Not Smoking and Only Mentioning Oprah Once (Parenthetically).
I quit smoking six months ago yesterday.
Okay, if I had to guesstimate, I've had maybe 5-10 cigarettes since the day that I quit. But I am still a quitter. I didn't enjoy those 5-10 cigarettes. Which is one of the reasons why I quit in the first place (again). When I was 17 Camel Lights were like ice cream. Or sex, even. Sometimes cigarettes were so good they were like sex! Also, back then they cost $2.10. Cheaper than sex! Because abortions are expensive.
I also quit for my health, of course. But after six months the cravings haven't gone away.

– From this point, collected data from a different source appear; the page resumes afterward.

==> config.mk <==
export PLATFORM = sky130hd
export DESIGN_NAME = ram2x2_access_ctrl
export DESIGN_NICKNAME = d
export VERILOG_FILES = /design/src/rtl/ram_ctrl_pkg.sv /design/src/rtl/ram2x2_access_ctrl.sv
export SDC_FILE = /design/constraint.sdc
export NUM_CORES = 1
export LEC_CHECK = 0
export BUFFER_PORTS_ARGS = -buffer_cell sky130_fd_sc_hd__buf_2
export CORE_MARGIN = 5
export CORE_UTILIZATION = 44
export DETAILED_ROUTE_END_ITERATION = 8
export PLACE_DENSITY = 0.74
export SETUP_SLACK_MARGIN = 0.02
export SLEW_MARGIN = 20
export SYNTH_ARGS = -nofsm -noshare
export SYNTH_HDL_FRONTEND = slang
export SYNTH_SLANG_ARGS = --single-unit
==> constraint.sdc <==
create_clock -name clk -period 2.5 [get_ports clk]
set_clock_uncertainty 0.2 [all_clocks]
set_input_delay 0.125 -clock clk [delete_from_list [all_inputs] [get_ports clk]]
set_output_delay 0.125 -clock clk [all_outputs]
set_load 0.01 [all_outputs]
==> src/rtl/ram_ctrl_pkg.sv <==
// Shared types and defaults for the 2x2 register-file RAM access controller.
// Holds the controller FSM state encoding and default geometry / sweep value.
// No logic; imported by the controller and anything that instantiates it.
package ram_ctrl_pkg;

    // Default RAM geometry: 2-bit words, 1-bit address (2 rows).
    localparam int DEF_DATA_W = 2;
    localparam int DEF_ADDR_W = 1;

    // Word written to every row by the post-reset sweep.
    localparam logic [DEF_DATA_W-1:0] DEF_INIT_VALUE = 2'b00;

    // Controller FSM states. VERIFY is only reachable when write-verify is built.
    typedef enum logic [2:0] {
        INIT   = 3'd0,
        IDLE   = 3'd1,
        WRITE  = 3'd2,
        READ   = 3'd3,
        VERIFY = 3'd4,
        RESP   = 3'd5
    } state_e;

    // Number of rows for a given address width.
    function automatic int rows_for(input int addr_w);
        return 1 << addr_w;
    endfunction

endpackage
<file path="config.mk">
export PLATFORM = sky130hd
export DESIGN_NAME = param_stack
export DESIGN_NICKNAME = d
export VERILOG_FILES = /design/src/rtl/stack_pkg.sv /design/src/rtl/stack_ram.sv /design/src/rtl/param_stack.sv
export SDC_FILE = /design/constraint.sdc
export NUM_CORES = 2
export LEC_CHECK = 0
export ABC_AREA = 1
export CORE_UTILIZATION = 45
export CTS_CLUSTER_SIZE = 10
export DETAILED_ROUTE_END_ITERATION = 10
export SETUP_SLACK_MARGIN = 0.15
export SYNTH_ARGS = -nofsm -noshare
export SYNTH_HDL_FRONTEND = slang
export SYNTH_HIERARCHICAL = 1
export SYNTH_SLANG_ARGS = --single-unit
export TNS_END_PERCENT = 5
</file>
<file path="constraint.sdc">
create_clock -name clock -period 6.45 [get_ports clock]
set_input_delay 1.29 -clock clock [delete_from_list [all_inputs] [get_ports clock]]
set_output_delay 1.29 -clock clock [all_outputs]
set_load 0.03 [all_outputs]
</file>
<file path="src/rtl/stack_pkg.sv">
// Shared types and helpers for the parametrised LIFO stack.
package stack_pkg;

  // Encoded directly as {push, pop}.
  typedef enum logic [1:0] {
    OP_NONE    = 2'b00,
    OP_POP     = 2'b01,
    OP_PUSH    = 2'b10,
    OP_REPLACE = 2'b11
  } op_t;

  // The count register must hold 0..depth inclusive.
  function automatic int count_width(input int depth);
    return $clog2(depth + 1);
  endfunction

endpackage

</file>
<file path="src/rtl/stack_ram.sv">
// Storage array: one synchronous write port, one asynchronous read port.
module stack_ram #(
  parameter int WIDTH = 16,
  parameter int DEPTH = 128,
  parameter int AW    = $clog2(DEPTH)
) (
  input  logic             clock,
  input  logic             we,
  input  logic [AW-1:0]    waddr,
  input  logic [WIDTH-1:0] wdata,
  input  logic [AW-1:0]    raddr,
  output logic [WIDTH-1:0] rdata
);

  logic [WIDTH-1:0] mem [DEPTH];

  always_ff @(posedge clock) begin
    if (we) mem[waddr] <= wdata;
  end

  assign rdata = mem[raddr];

endmodule

</file>
<file path="src/rtl/param_stack.sv">
// LIFO stack with replace-top, registered pop data, sticky error flags and flush.
module param_stack
  import stack_pkg::*;
#(
  parameter int WIDTH = 16,
  parameter int DEPTH = 128,
  parameter int CW    = count_width(DEPTH)
) (
  input  logic             clock,
  input  logic             reset,
  input  logic [WIDTH-1:0] d_in,
  input  logic             push,
  input  logic             pop,
  input  logic             flush,
  input  logic             clear_err,
  output logic [WIDTH-1:0] d_out,
  output logic             d_valid,
  output logic [WIDTH-1:0] top,
  output logic [CW-1:0]    count,
  output logic             empty,
  output logic             full,
  output logic             overflow,
  output logic             underflow
);

  localparam int AW = $clog2(DEPTH);

  logic [CW-1:0]    count_q;
  logic [AW-1:0]    top_addr;
  logic [AW-1:0]    waddr;
  logic [WIDTH-1:0] rdata;
  logic             we;
  op_t              op;

  assign op       = op_t'({push, pop});
  assign empty    = (count_q == '0);
  assign full     = (count_q == CW'(DEPTH));
  assign count    = count_q;
  assign top_addr = AW'(count_q - CW'(1));
  // Stale memory is never exposed: reads are gated by count.
  assign top      = empty ? '0 : rdata;

  // Write port decode; reset and flush discard the cycle's requests.
  always_comb begin
    we    = 1'b0;
    waddr = AW'(count_q);
    if (!reset && !flush) begin
      unique case (op)
        OP_PUSH: we = !full;
        OP_REPLACE: begin
          we    = 1'b1;
          waddr = empty ? AW'(count_q) : top_addr;
        end
        default: we = 1'b0;
      endcase
    end
  end

  stack_ram #(
    .WIDTH (WIDTH),
    .DEPTH (DEPTH),
    .AW    (AW)
  ) u_ram (
    .clock (clock),
    .we    (we),
    .waddr (waddr),
    .wdata (d_in),
    .raddr (top_addr),
    .rdata (rdata)
  );

  always_ff @(posedge clock) begin
    if (reset) begin
      count_q   <= '0;
      d_out     <= '0;
      d_valid   <= 1'b0;
      overflow  <= 1'b0;
      underflow <= 1'b0;
    end else begin
      d_valid <= 1'b0;
      // A new error in the same cycle overrides clear_err below.
      if (clear_err) begin
        overflow  <= 1'b0;
        underflow <= 1'b0;
      end
      if (flush) begin
        count_q <= '0;
      end else begin
        unique case (op)
          OP_PUSH: begin
            if (full) overflow <= 1'b1;
            else      count_q  <= count_q + CW'(1);
          end
          OP_POP: begin
            if (empty) begin
              underflow <= 1'b1;
            end else begin
              d_out   <= rdata;
              d_valid <= 1'b1;
              count_q <= count_q - CW'(1);
            end
          end
          OP_REPLACE: begin
            if (empty) begin
              underflow <= 1'b1;
              count_q   <= CW'(1);
            end else begin
              d_out   <= rdata;
              d_valid <= 1'b1;
            end
          end
          default: ;
        endcase
      end
    end
  end

endmodule

</file>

If it's possible to be happy that I've actually quit (for good this time Oprah willing) and simultaneously kind of miss it, then that's exactly how I feel. I don't want this toxic remnant of the past back in my life but sometimes, if I think about it too much, I do sort of miss smoking a fag. Kind of like how I feel about my ex-boyfriend. *ZING!* What? That's what she said!
ANYWAY!
Someone gave me the Nicoderm patch because they knew I wanted to quit and the patch had worked for them. I used it for a few days until it gave me a rash and made me feel ill like I wanted to hork buckets. (Nicoburn!) I kind of get why the patch doesn't work for a lot of people. It's worse than cigarettes. You might as well keep smoking. But it worked for me somehow. Though I think it had a lot less to do with the patch than it had to do with my conviction. For the first time I really wanted to quit. And you can't quit until you really want to. Sometimes you think you want to more than you actually do.
The other good news is I didn't get fat when I quit! Okay, maybe I put on a few extra pounds. But I just stopped eating and started doing a lot more blow so it all evened out!**
** Note to potential clients, employers, and Ryan Gosling look-alike awesome future boyfriend who might be reading this: JUST KIDDING!